Some test cases to verify our solution.

five = Node(5)
four = Node(4, next=five)
three = Node(3, next=four)
two = Node(2, next=three)
one = Node(1, next=two)
zero = Node(0, next=one)

five.random = one
four.random = zero
three.random = five
two.random = four
one.random = zero

exp = [(0, 1, None), (1, 2, 0), (2, 3, 4), (3, 4, 5), (4, 5, 0), (5, None, 1)]
head = deep_copy(zero)
res = []
while head is not None:
    next = head.next.value if head.next is not None else None
    random = head.random.value if head.random is not None else None
    res.append((head.value, next, random))
    head = head.next
assert res == exp

Dictionary Solution

We will build the copy linked list and maintain 2 dictionaries, one mapping the original item to its copy and one mapping the copy of an item to the item's random pointer.
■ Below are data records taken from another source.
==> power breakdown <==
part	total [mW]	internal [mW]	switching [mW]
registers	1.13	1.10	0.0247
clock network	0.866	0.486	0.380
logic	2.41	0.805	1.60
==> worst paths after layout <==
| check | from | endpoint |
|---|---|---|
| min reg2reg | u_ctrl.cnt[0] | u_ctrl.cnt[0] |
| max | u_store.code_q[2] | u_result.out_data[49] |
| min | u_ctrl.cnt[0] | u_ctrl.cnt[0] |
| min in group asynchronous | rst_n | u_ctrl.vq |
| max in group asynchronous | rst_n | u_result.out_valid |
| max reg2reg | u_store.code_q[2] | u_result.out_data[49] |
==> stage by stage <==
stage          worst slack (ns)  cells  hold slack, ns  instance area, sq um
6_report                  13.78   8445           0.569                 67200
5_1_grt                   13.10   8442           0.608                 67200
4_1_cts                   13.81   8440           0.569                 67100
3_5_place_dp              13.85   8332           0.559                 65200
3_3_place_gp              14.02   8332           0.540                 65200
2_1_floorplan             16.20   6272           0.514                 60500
Background: an optimization exercise with open tools, aiming at a short achievable clock period and few clock cycles. Do not read the settings as production practice. In this exercise RTL edits were held to simulation tests only and were not proved equivalent to the original. No activity file was given, so power comes from the tool's default toggle rates.

==> try-willow <==
Design mipsPipe, start of the top module:
module mipsPipe (
    input  logic                     clk,
    input  logic                     reset,
    input  logic [32-1:0]   instrF,
    output logic [32-1:0]   pcF,
    output logic                     memWrite,
    output logic [32-1:0]   dataAdr,
    output logic [32-1:0]   writeData
);
Settings: LEC_CHECK=0, CAP_MARGIN=20, CORE_MARGIN=2, CORE_UTILIZATION=40, SETUP_SLACK_MARGIN=5, SLEW_MARGIN=20, TNS_END_PERCENT=100; clock period 8.0 ns.
run.sh (not shown) runs the stock make flow with config.mk's settings and CLKGATE_MAP_FILE= SYNTH_SCRIPT=/design/flow/synth_recipe.tcl, a recipe that flattens the netlist after the stock synthesis.
==> try-ember (differences from try-willow) <==
--- a/flow/design.v
+++ b/flow/design.v
@@ -111,38 +111,32 @@
 );
     localparam int DW = 32;
     localparam int PW = 32 - 2;    
     localparam int RW = 5;
     localparam int IW = $clog2(64);
     logic [PW-1:0] pcW;           
     logic [PW-1:0] pcWn;          
     logic [PW-1:0] pcOutW;        
-    logic [PW-1:0] pcPlus1F, pcNextF;
+    logic [PW-1:0] pcPlus1F, targetF, pcNextF;
     logic [5:0]    opF, fnF;
     logic [RW-1:0] rsF, rtF, rdF, dstF;
     logic [15:0]   immF;
     logic [PW-1:0] immExtF;
     logic          isRF, isAddiF, isLwF, isSwF, isBeqF;
-    logic          useAF, useBF, wrF, hintF, predF, stallF;
-    localparam int NB = 4;
-    logic [NB-1:0]          btbValid, btbHitF;
-    logic [PW-1:0]          btbTag    [NB];
-    logic [PW-1:0]          btbTarget [NB];
-    logic [$clog2(NB)-1:0]  btbNext;
-    logic [PW-1:0]          predTargetF;
+    logic          useAF, useBF, wrF, predF, stallF;
     logic [DW-1:0] rd1F, rd2F;
     logic          vE, killE, wrE, ldE, stE, brE, predE;
     logic [RW-1:0] dstE;
     logic          selAMsE, selAMoE, selBMsE, selBMoE, selDMsE, selDMoE;
     logic          nAMsE, nAMoE, nARE, nBMsE, nBMoE, nBRE;
     logic          opAddE, opSubE, opAndE, opOrE, opSltE;
     logic [DW-1:0] rd1E, rd2E, opBE;
-    logic [PW-1:0] pcE, pcPlus1E, pcPlus1nE, immE, targetE, redirectE;
-    logic          hintE, liveE, takenE, mispE, btbFillE;
+    logic [PW-1:0] pcPlus1E, targetE, redirectE;
+    logic          liveE, takenE, mispE;
     logic          wrM, ldM, opAddM, wrW;
     logic [RW-1:0] dstM, dstW;
     logic [DW-1:0] sumM, otherM, aluOutM;
     logic [DW-1:0] writeDataM, readDataM, resultM, resultW;
     logic [DW-1:0] dataAdrOut, writeDataOut;
     logic          memWriteOut;
     assign pcF = {pcOutW, 2'b00};
     assign opF  = instrF[31:26];
@@ -158,31 +152,32 @@
     assign isSwF   = (opF == 6'b101011);
     assign isBeqF  = (opF == 6'b000100);
     assign dstF  = isRF ? rdF : rtF;
     assign wrF   = (isRF | isAddiF | isLwF) && (dstF != '0);
     assign useAF = isRF | isAddiF | isLwF | isSwF | isBeqF;
     assign useBF = isRF | isSwF | isBeqF;
     assign stallF = ldE && !killE &&
                     ((useAF && rsF == dstE) || (useBF && rtF == dstE));
-    assign hintF    = (rsF == rtF) || immF[15];
+    assign predF    = isBeqF && (rsF == rtF || immF[15]);
     assign pcPlus1F = pcW + 1'b1;
-    always_comb begin
-        predTargetF = '0;
-        for (int k = 0; k < NB; k++) begin
-            btbHitF[k] = btbValid[k] && btbTag[k] == pcW;
-            predTargetF = predTargetF | ({PW{btbHitF[k]}} & btbTarget[k]);
-        end
-        predF = |btbHitF;
-    end
+    fastAdd #(.W(PW)) targetAdd (
+        .a    (pcW),
+        .b    (immExtF),
+        .aC   (pcOutW),
+        .bC   (immExtF),
+        .cin  (1'b1),
+        .sum  (targetF),
+        .cout ()
+    );
     always_comb begin
         if (mispE) begin
             pcNextF = redirectE;
         end else if (predF && !stallF) begin
-            pcNextF = predTargetF;
+            pcNextF = targetF;
         end else if (stallF) begin
             pcNextF = pcW;
         end else begin
             pcNextF = pcPlus1F;
         end
     end
     always_ff @(posedge clk or posedge reset) begin
         if (reset) begin
@@ -235,22 +230,19 @@
             killE <= mispE;
             wrE   <= !stallF & wrF;
             ldE   <= !stallF & wrF & isLwF;
             stE   <= !stallF & isSwF;
             brE   <= !stallF & isBeqF;
         end
     end
     always_ff @(posedge clk) begin
-        predE     <= predF;
-        hintE     <= hintF;
-        pcE       <= pcW;
-        pcPlus1E  <= pcPlus1F;
-        pcPlus1nE <= ~pcPlus1F;    
-        immE      <= immExtF;
+        predE    <= predF;
+        pcPlus1E <= pcPlus1F;
+        targetE  <= targetF;
         dstE     <= dstF;
         selAMsE  <= fromEAF && opAddE;
         selAMoE  <= fromEAF && !opAddE;
         nAMsE    <= !(fromEAF && opAddE);
         nAMoE    <= !(fromEAF && !opAddE);
         nARE     <= fromEAF;
         selBMsE  <= useRtF && fromEBF && opAddE;
         selBMoE  <= useRtF && fromEBF && !opAddE;
@@ -306,41 +298,16 @@
              | ({DW{opOrE}}  & (srcACE | srcBCE))
              | ({DW{opSltE}} & {{(DW-1){1'b0}}, borrowE});
         otherE = opSubE ? diffE : logE;
     end
     assign liveE     = vE && !killE;
     assign takenE    = brE && eqE;
     assign mispE     = liveE && (predE != takenE);
     assign redirectE = predE ? pcPlus1E : targetE;
-    assign btbFillE  = liveE && brE && hintE && !predE;
-    fastAdd #(.W(PW)) targetAdd (
-        .a    (pcPlus1E),
-        .b    (immE),
-        .aC   (~pcPlus1nE),
-        .bC   (immE),
-        .cin  (1'b0),
-        .sum  (targetE),
-        .cout ()
-    );
-    always_ff @(posedge clk or posedge reset) begin
-        if (reset) begin
-            btbValid <= '0;
-            btbNext  <= '0;
-        end else if (btbFillE) begin
-            btbValid[btbNext] <= takenE;
-            btbNext           <= btbNext + takenE;
-        end
-    end
-    always_ff @(posedge clk) begin
-        if (btbFillE) begin
-            btbTag[btbNext]    <= pcE;
-            btbTarget[btbNext] <= targetE;
-        end
-    end
     logic [7:0]             addrLowE;
     logic [64-1:0] rselM;          
     logic [64-1:0] weM;
     fastAdd #(.W(8)) addrAdd (
         .a    (srcAE[7:0]),
         .b    (srcBE[7:0]),
         .aC   (srcACE[7:0]),
         .bC   (srcBCE[7:0]),
CORE_UTILIZATION = 55   (was 40)
PLACE_DENSITY = 0.65   (was default)
==> try-xenon (differences from try-willow) <==
--- a/flow/design.v
+++ b/flow/design.v
@@ -111,38 +111,32 @@
 );
     localparam int DW = 32;
     localparam int PW = 32 - 2;    
     localparam int RW = 5;
     localparam int IW = $clog2(64);
     logic [PW-1:0] pcW;           
     logic [PW-1:0] pcWn;          
     logic [PW-1:0] pcOutW;        
-    logic [PW-1:0] pcPlus1F, pcNextF;
+    logic [PW-1:0] pcPlus1F, targetF, pcNextF;
     logic [5:0]    opF, fnF;
     logic [RW-1:0] rsF, rtF, rdF, dstF;
     logic [15:0]   immF;
     logic [PW-1:0] immExtF;
     logic          isRF, isAddiF, isLwF, isSwF, isBeqF;
-    logic          useAF, useBF, wrF, hintF, predF, stallF;
-    localparam int NB = 4;
-    logic [NB-1:0]          btbValid, btbHitF;
-    logic [PW-1:0]          btbTag    [NB];
-    logic [PW-1:0]          btbTarget [NB];
-    logic [$clog2(NB)-1:0]  btbNext;
-    logic [PW-1:0]          predTargetF;
+    logic          useAF, useBF, wrF, predF, stallF;
     logic [DW-1:0] rd1F, rd2F;
     logic          vE, killE, wrE, ldE, stE, brE, predE;
     logic [RW-1:0] dstE;
     logic          selAMsE, selAMoE, selBMsE, selBMoE, selDMsE, selDMoE;
     logic          nAMsE, nAMoE, nARE, nBMsE, nBMoE, nBRE;
     logic          opAddE, opSubE, opAndE, opOrE, opSltE;
     logic [DW-1:0] rd1E, rd2E, opBE;
-    logic [PW-1:0] pcE, pcPlus1E, pcPlus1nE, immE, targetE, redirectE;
-    logic          hintE, liveE, takenE, mispE, btbFillE;
+    logic [PW-1:0] pcPlus1E, targetE, redirectE;
+    logic          liveE, takenE, mispE;
     logic          wrM, ldM, opAddM, wrW;
     logic [RW-1:0] dstM, dstW;
     logic [DW-1:0] sumM, otherM, aluOutM;
     logic [DW-1:0] writeDataM, readDataM, resultM, resultW;
     logic [DW-1:0] dataAdrOut, writeDataOut;
     logic          memWriteOut;
     assign pcF = {pcOutW, 2'b00};
     assign opF  = instrF[31:26];
@@ -158,31 +152,32 @@
     assign isSwF   = (opF == 6'b101011);
     assign isBeqF  = (opF == 6'b000100);
     assign dstF  = isRF ? rdF : rtF;
     assign wrF   = (isRF | isAddiF | isLwF) && (dstF != '0);
     assign useAF = isRF | isAddiF | isLwF | isSwF | isBeqF;
     assign useBF = isRF | isSwF | isBeqF;
     assign stallF = ldE && !killE &&
                     ((useAF && rsF == dstE) || (useBF && rtF == dstE));
-    assign hintF    = (rsF == rtF) || immF[15];
+    assign predF    = isBeqF && (rsF == rtF || immF[15]);
     assign pcPlus1F = pcW + 1'b1;
-    always_comb begin
-        predTargetF = '0;
-        for (int k = 0; k < NB; k++) begin
-            btbHitF[k] = btbValid[k] && btbTag[k] == pcW;
-            predTargetF = predTargetF | ({PW{btbHitF[k]}} & btbTarget[k]);
-        end
-        predF = |btbHitF;
-    end
+    fastAdd #(.W(PW)) targetAdd (
+        .a    (pcW),
+        .b    (immExtF),
+        .aC   (pcOutW),
+        .bC   (immExtF),
+        .cin  (1'b1),
+        .sum  (targetF),
+        .cout ()
+    );
     always_comb begin
         if (mispE) begin
             pcNextF = redirectE;
         end else if (predF && !stallF) begin
-            pcNextF = predTargetF;
+            pcNextF = targetF;
         end else if (stallF) begin
             pcNextF = pcW;
         end else begin
             pcNextF = pcPlus1F;
         end
     end
     always_ff @(posedge clk or posedge reset) begin
         if (reset) begin
@@ -235,22 +230,19 @@
             killE <= mispE;
             wrE   <= !stallF & wrF;
             ldE   <= !stallF & wrF & isLwF;
             stE   <= !stallF & isSwF;
             brE   <= !stallF & isBeqF;
         end
     end
     always_ff @(posedge clk) begin
-        predE     <= predF;
-        hintE     <= hintF;
-        pcE       <= pcW;
-        pcPlus1E  <= pcPlus1F;
-        pcPlus1nE <= ~pcPlus1F;    
-        immE      <= immExtF;
+        predE    <= predF;
+        pcPlus1E <= pcPlus1F;
+        targetE  <= targetF;
         dstE     <= dstF;
         selAMsE  <= fromEAF && opAddE;
         selAMoE  <= fromEAF && !opAddE;
         nAMsE    <= !(fromEAF && opAddE);
         nAMoE    <= !(fromEAF && !opAddE);
         nARE     <= fromEAF;
         selBMsE  <= useRtF && fromEBF && opAddE;
         selBMoE  <= useRtF && fromEBF && !opAddE;
@@ -306,41 +298,16 @@
              | ({DW{opOrE}}  & (srcACE | srcBCE))
              | ({DW{opSltE}} & {{(DW-1){1'b0}}, borrowE});
         otherE = opSubE ? diffE : logE;
     end
     assign liveE     = vE && !killE;
     assign takenE    = brE && eqE;
     assign mispE     = liveE && (predE != takenE);
     assign redirectE = predE ? pcPlus1E : targetE;
-    assign btbFillE  = liveE && brE && hintE && !predE;
-    fastAdd #(.W(PW)) targetAdd (
-        .a    (pcPlus1E),
-        .b    (immE),
-        .aC   (~pcPlus1nE),
-        .bC   (immE),
-        .cin  (1'b0),
-        .sum  (targetE),
-        .cout ()
-    );
-    always_ff @(posedge clk or posedge reset) begin
-        if (reset) begin
-            btbValid <= '0;
-            btbNext  <= '0;
-        end else if (btbFillE) begin
-            btbValid[btbNext] <= takenE;
-            btbNext           <= btbNext + takenE;
-        end
-    end
-    always_ff @(posedge clk) begin
-        if (btbFillE) begin
-            btbTag[btbNext]    <= pcE;
-            btbTarget[btbNext] <= targetE;
-        end
-    end
     logic [7:0]             addrLowE;
     logic [64-1:0] rselM;          
     logic [64-1:0] weM;
     fastAdd #(.W(8)) addrAdd (
         .a    (srcAE[7:0]),
         .b    (srcBE[7:0]),
         .aC   (srcACE[7:0]),
         .bC   (srcBCE[7:0]),
==> summary of the runs <==
try-xenon ran to the end with no violations. try-ember finished with timing, DRC and antenna clean. try-willow produced a clean layout.
Of try-willow and try-ember, try-willow has the higher sequential cell count (gap 291).
In try-xenon the utilization is lower than in try-willow, by 0.66 points.
Between try-xenon and try-willow, the lower worst setup slack is in try-willow (gap 0.011 ns).
Final cell count, highest first: try-willow, try-xenon, try-ember.
Clock power: try-ember is smaller than try-willow (about 9%).
In try-willow the synthesized area is higher than in try-xenon, by about 8%.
We will then use these 2 maps to fill in the random pointers for the items in the copy linked list.

def deep_copy(root: Node) -> Node:
    if root is None:
        return None
    head = root
    new_head = Node(head.value)
    prev = new_head
    copy_to_rand = {hash(new_head): hash(head.random)}
    orig_to_copy = {hash(head): new_head}
    while head.next is not None:
        head = head.next
        new_node = Node(head.value)
        prev.next = new_node
        copy_to_rand[hash(new_node)] = hash(head.random)
        orig_to_copy[hash(head)] = new_node
        prev = new_node
    head = new_head
    while head is not None:
        head.random = orig_to_copy.get(copy_to_rand[hash(head)], None)
        head = head.next
    return new_head

Dictionary Solution Complexity

Let $n = $ the number of nodes in the original linked list.

Runtime complexity should be $\Theta(n)$ since we are traversing through the list and its copy once each.

Auxiliary space complexity should be $\Theta(n)$ since we are storing 2 dictionaries of size $n$.


Interleaving Pointers Solution

We can reduce auxiliary space complexity by removing the need for the dictionaries.

We will interleave the originals and copies on our first loop. In our second loop, we'll use the random pointers on the originals to set the random pointers on the copies. In our third loop, we'll separate the original and copy linked lists.

def deep_copy(root: Node) -> Node:
    if root is None:
        return None
    ans = Node(value=root.value)
    curr = root.next
    root.next = ans
    ans.next = curr
    while curr is not None:
        copy = Node(value=curr.value)
        tmp = curr.next
        curr.next = copy
        copy.next = tmp
        curr = tmp
    curr = root
    while curr is not None:
        if curr.random is not None:
            curr.next.random = curr.random.next
        curr = curr.next.next
    curr = root
    prev_copy = None
    while curr is not None:
        curr_copy = curr.next
        curr.next = curr.next.next
        if prev_copy is not None:
            prev_copy.next = curr_copy
        curr = curr.next
    return ans

Interleaving Pointers Solution Complexity

Let $n = $ the number of nodes in the linked list.

Runtime complexity should be $\Theta(n)$.

Auxiliary space complexity should be $O(1)$.